Wheatley was born in Abergavenny in Wales and was the only son of Sir Zachariah Wheatley, a former mayor of the town. The younger Wheatley attended the Slade School of Art during 1912 and 1913, having previously taken art lessions from both Stanhope Forbes and Walter Sickert.
During World War I, Wheatley served in the Artists' Rifles and later in the conflict was an official war artist. The British War Memorials Committee appointed Wheatley to record the work of the Royal Navy in the British home ports. After a short, and miserable, few days at Rosyth Wheatley was sent to Southampton where he recorded the work of the Salvage Service. He produced over 40 paintings there including a large canvas for the proposed, but never built, national Hall of Remembrance. After the War, Wheatley was commissioned to paint a portrait of James Crichton, a recipient of the Victoria Cross.

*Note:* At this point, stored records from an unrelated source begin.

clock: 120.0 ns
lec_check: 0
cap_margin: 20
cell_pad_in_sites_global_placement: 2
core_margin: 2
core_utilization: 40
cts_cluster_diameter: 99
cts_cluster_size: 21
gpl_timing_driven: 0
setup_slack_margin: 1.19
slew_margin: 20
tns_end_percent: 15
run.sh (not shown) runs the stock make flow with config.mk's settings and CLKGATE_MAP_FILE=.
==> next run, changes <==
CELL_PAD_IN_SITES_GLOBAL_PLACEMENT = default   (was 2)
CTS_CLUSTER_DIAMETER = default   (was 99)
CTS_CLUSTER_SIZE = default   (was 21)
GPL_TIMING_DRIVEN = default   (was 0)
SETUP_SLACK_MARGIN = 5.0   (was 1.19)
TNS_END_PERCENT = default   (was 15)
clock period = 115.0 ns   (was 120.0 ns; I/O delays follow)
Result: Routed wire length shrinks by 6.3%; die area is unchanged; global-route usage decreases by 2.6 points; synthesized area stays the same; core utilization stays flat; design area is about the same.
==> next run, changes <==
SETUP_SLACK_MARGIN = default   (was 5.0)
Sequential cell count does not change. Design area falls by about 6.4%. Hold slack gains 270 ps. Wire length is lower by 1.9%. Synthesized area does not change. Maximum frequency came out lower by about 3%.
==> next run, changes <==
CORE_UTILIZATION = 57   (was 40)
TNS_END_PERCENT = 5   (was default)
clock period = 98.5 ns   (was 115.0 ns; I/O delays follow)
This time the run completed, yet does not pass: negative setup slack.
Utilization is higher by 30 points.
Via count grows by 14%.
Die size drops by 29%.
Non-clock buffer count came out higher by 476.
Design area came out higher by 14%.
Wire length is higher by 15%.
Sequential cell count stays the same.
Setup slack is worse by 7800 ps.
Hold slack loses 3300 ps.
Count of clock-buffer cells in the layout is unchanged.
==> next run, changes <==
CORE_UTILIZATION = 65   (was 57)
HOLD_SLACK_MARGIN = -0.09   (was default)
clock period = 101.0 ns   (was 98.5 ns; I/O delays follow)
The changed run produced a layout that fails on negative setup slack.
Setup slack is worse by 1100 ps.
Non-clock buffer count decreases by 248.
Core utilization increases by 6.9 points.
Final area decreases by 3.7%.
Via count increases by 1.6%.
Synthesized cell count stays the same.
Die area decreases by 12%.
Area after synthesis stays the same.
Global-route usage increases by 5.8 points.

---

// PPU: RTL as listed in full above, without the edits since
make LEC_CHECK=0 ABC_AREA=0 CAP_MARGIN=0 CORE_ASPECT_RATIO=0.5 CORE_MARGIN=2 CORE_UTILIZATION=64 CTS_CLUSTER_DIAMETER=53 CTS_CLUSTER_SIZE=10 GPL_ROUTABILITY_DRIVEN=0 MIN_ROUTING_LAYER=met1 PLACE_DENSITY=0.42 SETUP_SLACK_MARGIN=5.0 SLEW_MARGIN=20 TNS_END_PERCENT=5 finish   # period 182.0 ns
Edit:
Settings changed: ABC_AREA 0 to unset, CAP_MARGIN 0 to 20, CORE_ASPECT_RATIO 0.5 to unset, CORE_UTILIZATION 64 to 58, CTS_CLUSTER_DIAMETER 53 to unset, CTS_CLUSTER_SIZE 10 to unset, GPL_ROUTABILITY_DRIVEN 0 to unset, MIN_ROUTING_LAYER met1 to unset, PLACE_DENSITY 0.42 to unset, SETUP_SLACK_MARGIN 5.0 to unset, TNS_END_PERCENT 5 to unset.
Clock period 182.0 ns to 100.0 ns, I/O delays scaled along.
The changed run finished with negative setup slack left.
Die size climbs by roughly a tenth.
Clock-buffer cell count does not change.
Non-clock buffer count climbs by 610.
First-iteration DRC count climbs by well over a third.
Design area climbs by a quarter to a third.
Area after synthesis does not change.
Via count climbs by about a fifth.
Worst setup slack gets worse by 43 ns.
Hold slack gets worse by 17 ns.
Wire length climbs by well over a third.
==> run F: inputs <==
==> flow/design.v <==
module half_adder(a, b, sum, carry);
	input a, b;
	output sum, carry;
	assign sum = a^b;
	assign carry = a&b;
endmodule
module add4b(a,b,sum);
	input [3:0] a,b;
	output [3:0] sum;
	wire [3:0] sum;
	assign sum = a + b;
endmodule
module add6b(a, b, sum);
	input [5:0] a,b;
	output [5:0] sum;
	wire [5:0] sum;
	assign sum = a + b;
endmodule
module add8b(a,b,sum);
	input [7:0] a,b;
	output [7:0] sum;
	wire [7:0] sum;
	assign sum = a + b;
endmodule
module add12b(a,b,sum);
	input [11:0] a,b;
	output [11:0] sum;
	wire [11:0] sum;
	assign sum = a + b;
endmodule
module add16b(a,b,sum);
	input [15:0] a,b;
	output [15:0] sum;
	wire [15:0] sum;
	assign sum = a + b;
endmodule
module add24b(a,b,sum);
	input [23:0] a,b;
	output [23:0] sum;
	wire [23:0] sum;
	assign sum = a + b;
endmodule
module add32b(a,b,sum);
	input [31:0] a,b;
	output [31:0] sum;
	wire [31:0] sum;
	assign sum = a + b;
endmodule
module add48b (
    input [47:0] a,
    input [47:0] b,
    output [47:0] sum
);
    assign sum = a + b;
endmodule
module vedic_multiplier_2x2(a, b, result_2x2);
	input[1:0] a, b;
	output[3:0] result_2x2;
	wire[3:0] temp;
	assign result_2x2[0] = a[0] & b[0];
	assign temp[0] = a[0] & b[1];
	assign temp[1] = a[1] & b[0];
	assign temp[2] = a[1] & b[1];
	half_adder h1(temp[0], temp[1], result_2x2[1], temp[3]);
	half_adder h2(temp[2], temp[3], result_2x2[2], result_2x2[3]);
endmodule
module vedic_multiplier_4x4(a, b, result_4x4);
	input[3:0] a, b;
	output[7:0] result_4x4;
	wire[3:0] q0, q1, q2, q3, w0, w1;
	wire[5:0] w2, w3, w4, w5, w6;
	vedic_multiplier_2x2 v2_0(a[1:0], b[1:0], q0[3:0]);
	vedic_multiplier_2x2 v2_1(a[1:0], b[3:2], q1[3:0]);
	vedic_multiplier_2x2 v2_2(a[3:2], b[1:0], q2[3:0]);
	vedic_multiplier_2x2 v2_3(a[3:2], b[3:2], q3[3:0]);
	assign w0[3:0] = {2'b0, q0[3:2]};
	add4b a4_0(w0[3:0], q1[3:0], w1[3:0]);
	assign w2 = {2'b0, q2[3:0]};
	assign w3 = {q3[3:0], 2'b0};
	add6b a6_0(w2, w3, w4);
	assign w5 = {2'b0, w1[3:0]};
	add6b a6_1(w4, w5, w6);
	assign result_4x4[7:2] = w6[5:0];
	assign result_4x4[1:0] = q0[1:0];
endmodule
module vedic_multiplier_8x8(a, b, result_8x8);
	input[7:0] a, b;
	output[15:0] result_8x8;
	wire[15:0] q0, q1, q2, q3;
	wire[7:0] w0, w1;
	wire[11:0] w2, w3, w4, w5, w6;
	vedic_multiplier_4x4 v4_0(a[3:0], b[3:0], q0[15:0]);
	vedic_multiplier_4x4 v4_1(a[3:0], b[7:4], q1[15:0]);
	vedic_multiplier_4x4 v4_2(a[7:4], b[3:0], q2[15:0]);
	vedic_multiplier_4x4 v4_3(a[7:4], b[7:4], q3[15:0]);
   assign w0[7:0] = {4'b0, q0[7:4]};
	add8b a8_0(w0, q1, w1);
	assign w2 = {4'b0, q2[7:0]};
	assign w3 = {q3[7:0], 4'b0};
	add12b a12_0(w2, w3, w4);
	assign w5 = {4'b0, w1[7:0]};
	add12b a12_1(w4, w5, w6);
	assign result_8x8[15:4] = w6[11:0];
	assign result_8x8[3:0] = q0[3:0];
endmodule
module vedic_multiplier_16x16(a, b, result_16x16);
	input[15:0] a, b;
	output[31:0] result_16x16;
	wire[15:0] q0, q1, q2, q3;
	wire[15:0] w0, w1;
	wire[23:0] w2, w3, w4, w5, w6;
	vedic_multiplier_8x8 v8_0(a[7:0], b[7:0], q0[15:0]);
	vedic_multiplier_8x8 v8_1(a[7:0], b[15:8], q1[15:0]);
	vedic_multiplier_8x8 v8_2(a[15:8], b[7:0], q2[15:0]);
	vedic_multiplier_8x8 v8_3(a[15:8], b[15:8], q3[15:0]);
   assign w0[15:0] = {8'b0, q0[15:8]};
	add16b a16_0(w0, q1, w1);
	assign w2 = {8'b0, q2[15:0]};
	assign w3 = {q3[15:0], 8'b0};
	add24b a24_0(w2, w3, w4);
	assign w5 = {8'b0, w1[15:0]};
	add24b a24_1(w4, w5, w6);
	assign result_16x16[31:8] = w6[23:0];
	assign result_16x16[7:0] = q0[7:0];
endmodule
module vedic_multiplier_32x32_pipelined(
    input clk,
    input [31:0] a, b,
    output reg [63:0] result_32x32
);
    wire [31:0] q0, q1, q2, q3;
    reg [31:0] q0_reg, q1_reg, q2_reg, q3_reg;
    reg [31:0] w1_reg;
    reg [47:0] w2, w3, w4_reg, w5_reg, w6_reg;
    reg [15:0] lo_d1, lo_d2, lo_d3;
    vedic_multiplier_16x16 v16_0(.a(a[15:0]), .b(b[15:0]), .result_16x16(q0));
    vedic_multiplier_16x16 v16_1(.a(a[15:0]), .b(b[31:16]), .result_16x16(q1));
    vedic_multiplier_16x16 v16_2(.a(a[31:16]), .b(b[15:0]), .result_16x16(q2));
    vedic_multiplier_16x16 v16_3(.a(a[31:16]), .b(b[31:16]), .result_16x16(q3));
    always @(posedge clk) begin
        q0_reg <= q0;
        q1_reg <= q1;
        q2_reg <= q2;
        q3_reg <= q3;
    end
    always @(posedge clk) begin
        w1_reg <= {16'b0, q0_reg[31:16]} + q1_reg;
    end
    always @(posedge clk) begin
        w2 <= {16'b0, q2_reg};
        w3 <= {q3_reg, 16'b0};
        w4_reg <= w2 + w3;
    end
    always @(posedge clk) begin
        w5_reg <= {16'b0, w1_reg};
        w6_reg <= w4_reg + w5_reg;
    end
    always @(posedge clk) begin
        lo_d1 <= q0_reg[15:0];
        lo_d2 <= lo_d1;
        lo_d3 <= lo_d2;
    end
	 always @(posedge clk) begin
	     result_32x32[63:16] <= w6_reg;
        result_32x32[15:0] <= lo_d3;
	 end 
endmodule
==> flow/run.sh <==
#!/bin/bash
# the make line also repeats each setting of config.mk as NAME=value (left out here)
make -C /OpenROAD-flow-scripts/flow DESIGN_CONFIG=/design/flow/config.mk WORK_HOME=/design/flow/orfs CLKGATE_MAP_FILE= finish
==> flow/config.mk <==
export PLATFORM = sky130hd
export DESIGN_NAME = vedic_multiplier_32x32_pipelined
export DESIGN_NICKNAME = vedic_multiplier_32x32_pipelined
export VERILOG_FILES = /design/flow/design.v
export SDC_FILE = /design/flow/constraint.sdc
export NUM_CORES = 4
export LEC_CHECK = 0
export CAP_MARGIN = 15
export CELL_PAD_IN_SITES_DETAIL_PLACEMENT = 0
export CORE_MARGIN = 2
export CORE_UTILIZATION = 72
export CTS_CLUSTER_SIZE = 32
export GPL_ROUTABILITY_DRIVEN = 1
export HOLD_SLACK_MARGIN = -0.08
export PLACE_DENSITY = 0.66
export SETUP_SLACK_MARGIN = 2.56
export SLEW_MARGIN = 20
export TNS_END_PERCENT = 5
==> flow/constraint.sdc <==
create_clock -name core_clock -period 8.94 [get_ports {clk}]
set_input_delay 1.7880 -clock core_clock [delete_from_list [all_inputs] [get_ports {clk}]]
set_output_delay 1.7880 -clock core_clock [all_outputs]
set_load 0.01 [all_outputs]
==> run P (differences from run F) <==
==> flow/config.mk (replaced) <==
export PLATFORM = sky130hd
export DESIGN_NAME = vedic_multiplier_32x32_pipelined
export DESIGN_NICKNAME = vedic_multiplier_32x32_pipelined
export VERILOG_FILES = /design/flow/design.v
export SDC_FILE = /design/flow/constraint.sdc
export NUM_CORES = 4
export LEC_CHECK = 0
export CAP_MARGIN = 30
export CORE_MARGIN = 2
export CORE_UTILIZATION = 40
export GPL_ROUTABILITY_DRIVEN = 0
export SLEW_MARGIN = 20
==> flow/constraint.sdc (replaced) <==
create_clock -name core_clock -period 8.47 [get_ports {clk}]
set_input_delay 1.6940 -clock core_clock [delete_from_list [all_inputs] [get_ports {clk}]]
set_output_delay 1.6940 -clock core_clock [all_outputs]
set_load 0.01 [all_outputs]
==> run X (differences from run F) <==
==> flow/config.mk (replaced) <==
export PLATFORM = sky130hd
export DESIGN_NAME = vedic_multiplier_32x32_pipelined
export DESIGN_NICKNAME = vedic_multiplier_32x32_pipelined
export VERILOG_FILES = /design/flow/design.v
export SDC_FILE = /design/flow/constraint.sdc
export NUM_CORES = 4
export LEC_CHECK = 0
export CAP_MARGIN = 20
export CORE_MARGIN = 2
export CORE_UTILIZATION = 66
export MAX_ROUTING_LAYER = met4
export SLEW_MARGIN = 20
==> flow/constraint.sdc (replaced) <==
create_clock -name core_clock -period 9.63 [get_ports {clk}]
set_input_delay 1.9260 -clock core_clock [delete_from_list [all_inputs] [get_ports {clk}]]
set_output_delay 1.9260 -clock core_clock [all_outputs]
set_load 0.01 [all_outputs]
==> Slide: Implementation Results <==
Run Summary

Outcome
  – Status: complete, but fails checks
  – SO Viols: negative setup slack

Die
  – Num rows: 107

Hold path
  – HP Start: q2_reg[0]

Final timing
  – Endpoints failing setup: 66
  – Hold slack final: 318.2 ps
  – Final WS setup: -1209 ps
  – Layout Skew: 30.96 ps

Detailed routing
  – Drt total wl: 174200 µm
# the run above: run F

==> Slide: Implementation Results <==
Run Summary

Outcome
  – Status: complete, but fails checks
  – SO Viols: negative setup slack

Final timing
  – Hold slack final: 320.4 ps
  – Endpoints failing setup: 70
  – Final WS setup: -1438 ps

Synthesis
  – EDFF count, synth: 0

Critical path
  – Worst r2r path cells: 11

Die
  – Num rows: 144

Detailed routing
  – Drt total wl: 162300 µm
  – Met1 Wirelength: 76270 µm

Hold path
  – HP Start: w2[1]

Placed design
  – Dpl ws: -2459 ps

Clock tree
  – H-tree depth: 2
# the run above: run P

==> Slide: Implementation Results <==
Run Summary

Placed design
  – Dpl ws: -1611 ps

Outcome
  – SO Viols: negative setup slack
  – Status: complete, but fails checks

Final timing
  – Final min period: 10220 ps
  – Layout Skew: 50.53 ps
  – Endpoints failing setup: 46
  – Final WS setup: -594.7 ps

Synthesis
  – Yosys warns: 6
  – Cell with the most instances after synthesis: ha_1

Die
  – Num rows: 112

Detailed routing
  – Drt total wl: 163900 µm
# the run above: run X
==> flow/design.v <==
/*verilator lint_off UNUSEDSIGNAL*/
/*verilator lint_off MULTITOP*/
/*verilator lint_off WIDTH*//*verilator lint_off LATCH*/
module fadd_sub(
  input logic        clk_i,
  input logic [31:0] operand_a,
  input logic [31:0] operand_b,
  output logic[31:0] result_o
);
  logic [7:0]  a_exponent, b_exponent;             
  logic [7:0]  result_exponent;
  logic [23:0] a_mantissa, b_mantissa;             
  logic [24:0] result_mantissa;
  logic        a_sign, b_sign, result_sign;        
  logic [23:0] tmp_mantissa;
  logic [7:0]  in_e, out_e;
  logic [24:0] in_m, out_m;
  logic [7:0]  diff;
always_ff@(posedge(clk_i))
begin
  a_sign <= operand_a[31];
  b_sign <= operand_b[31];
  if(operand_a[30:23]==0)
    begin
      a_exponent <= (operand_a[22:0] != 0)? 8'b00000001 : 8'b00000000;
      a_mantissa <= {1'b0,operand_a[22:0]};
    end
  else
    begin
      a_exponent <= operand_a[30:23];
      a_mantissa <= {1'b1,operand_a[22:0]};
    end
  if(operand_b[30:23]==0)
    begin
      b_exponent <= (operand_b[22:0] != 0)? 8'b00000001 : 8'b00000000;
      b_mantissa <= {1'b0,operand_b[22:0]};
    end
  else
    begin
      b_exponent <= operand_b[30:23];
      b_mantissa <= {1'b1,operand_b[22:0]};
    end
end
always_comb
begin
  diff         = 8'd0;
  tmp_mantissa = 24'd0;
  if(a_exponent == b_exponent)
    begin
      result_exponent = a_exponent;
      if(a_sign == b_sign)                                                     
        begin
          result_sign           = a_sign;
          result_mantissa       = a_mantissa + b_mantissa;
        end
      else                                                                    
        begin
          if(a_mantissa > b_mantissa)
            begin
              result_sign     = a_sign;
              result_mantissa = a_mantissa - b_mantissa;
            end
          else
            begin
              result_sign     = b_sign;
              result_mantissa = b_mantissa - a_mantissa;
            end
        end
    end
  else                                                                               
    begin
      if(a_exponent > b_exponent)
        begin
          result_sign     = a_sign;
          result_exponent = a_exponent;
          diff            = a_exponent - b_exponent;
          tmp_mantissa    = b_mantissa >> diff;
          if(a_sign == b_sign)
            result_mantissa = a_mantissa + tmp_mantissa;
          else
            result_mantissa = a_mantissa - tmp_mantissa;
        end
      else
        begin
          result_sign      = b_sign;
          result_exponent  = b_exponent;
          diff             = b_exponent - a_exponent;
          tmp_mantissa     = a_mantissa >> diff;
          if(a_sign == b_sign)
            result_mantissa  = b_mantissa + tmp_mantissa;
          else
            result_mantissa  = b_mantissa - tmp_mantissa;
        end
    end
  if(result_mantissa[24]==1)
    begin
      result_exponent = result_exponent + 8'd1;
      result_mantissa = result_mantissa >> 1;
    end
  result_o = {result_sign, result_exponent, result_mantissa[22:0]};
end
endmodule
Settings: LEC_CHECK=0, CAP_MARGIN=20, CORE_MARGIN=2, CORE_UTILIZATION=40, SLEW_MARGIN=20; clock period 12.0 ns.
run.sh (not shown) runs the stock make flow with config.mk's settings and CLKGATE_MAP_FILE=.
Edit:
- ABC_AREA: unset -> 1
- CORE_MARGIN: 2 -> 7
- CORE_UTILIZATION: 40 -> 36
- CTS_CLUSTER_DIAMETER: unset -> 187
- CTS_CLUSTER_SIZE: unset -> 100
- TNS_END_PERCENT: unset -> 100
Effect:
- The changed run passed the timing, DRC and antenna checks
- hold slack barely changes
- die size is higher by a quarter to a third
- total power is higher by a few percent
- setup slack gains 0.37 ns
- sequential cell count stays the same
- non-clock buffer count is lower by 22
- wire length is higher by roughly a tenth
- clock-buffer cell count is lower by 2
- cell area is higher by a few percent
- core utilization is lower by 5.5 points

Wheatley showed three works at the first annual exhibition of the newly formed Society of Graphic Art in 1921. He held a joint show with Muirhead Bone at the Grosvenor Gallery in 1922 and taught at the Slade for five years from 1920 until 1925 when he, and his wife the artist Edith Grace Wheatley, née Wolfe, moved to South Africa. The couple remained there until 1937, during which time John Wheatley was the Michaelis Professor of Fine Art at the University of Cape Town and Director of the National Gallery of South Africa. On his return to England in 1937, Wheatley was appointed director of the Sheffield City Art Galleries. During the Second World War, the War Artists' Advisory Committee commissioned Wheatley to paint several portraits of workers involved in the war effort. From 1948 to 1950, Wheatley was curator of the National College of British Sports and Pastimes. His work was also part of the painting event in the art competition at the 1948 Summer Olympics.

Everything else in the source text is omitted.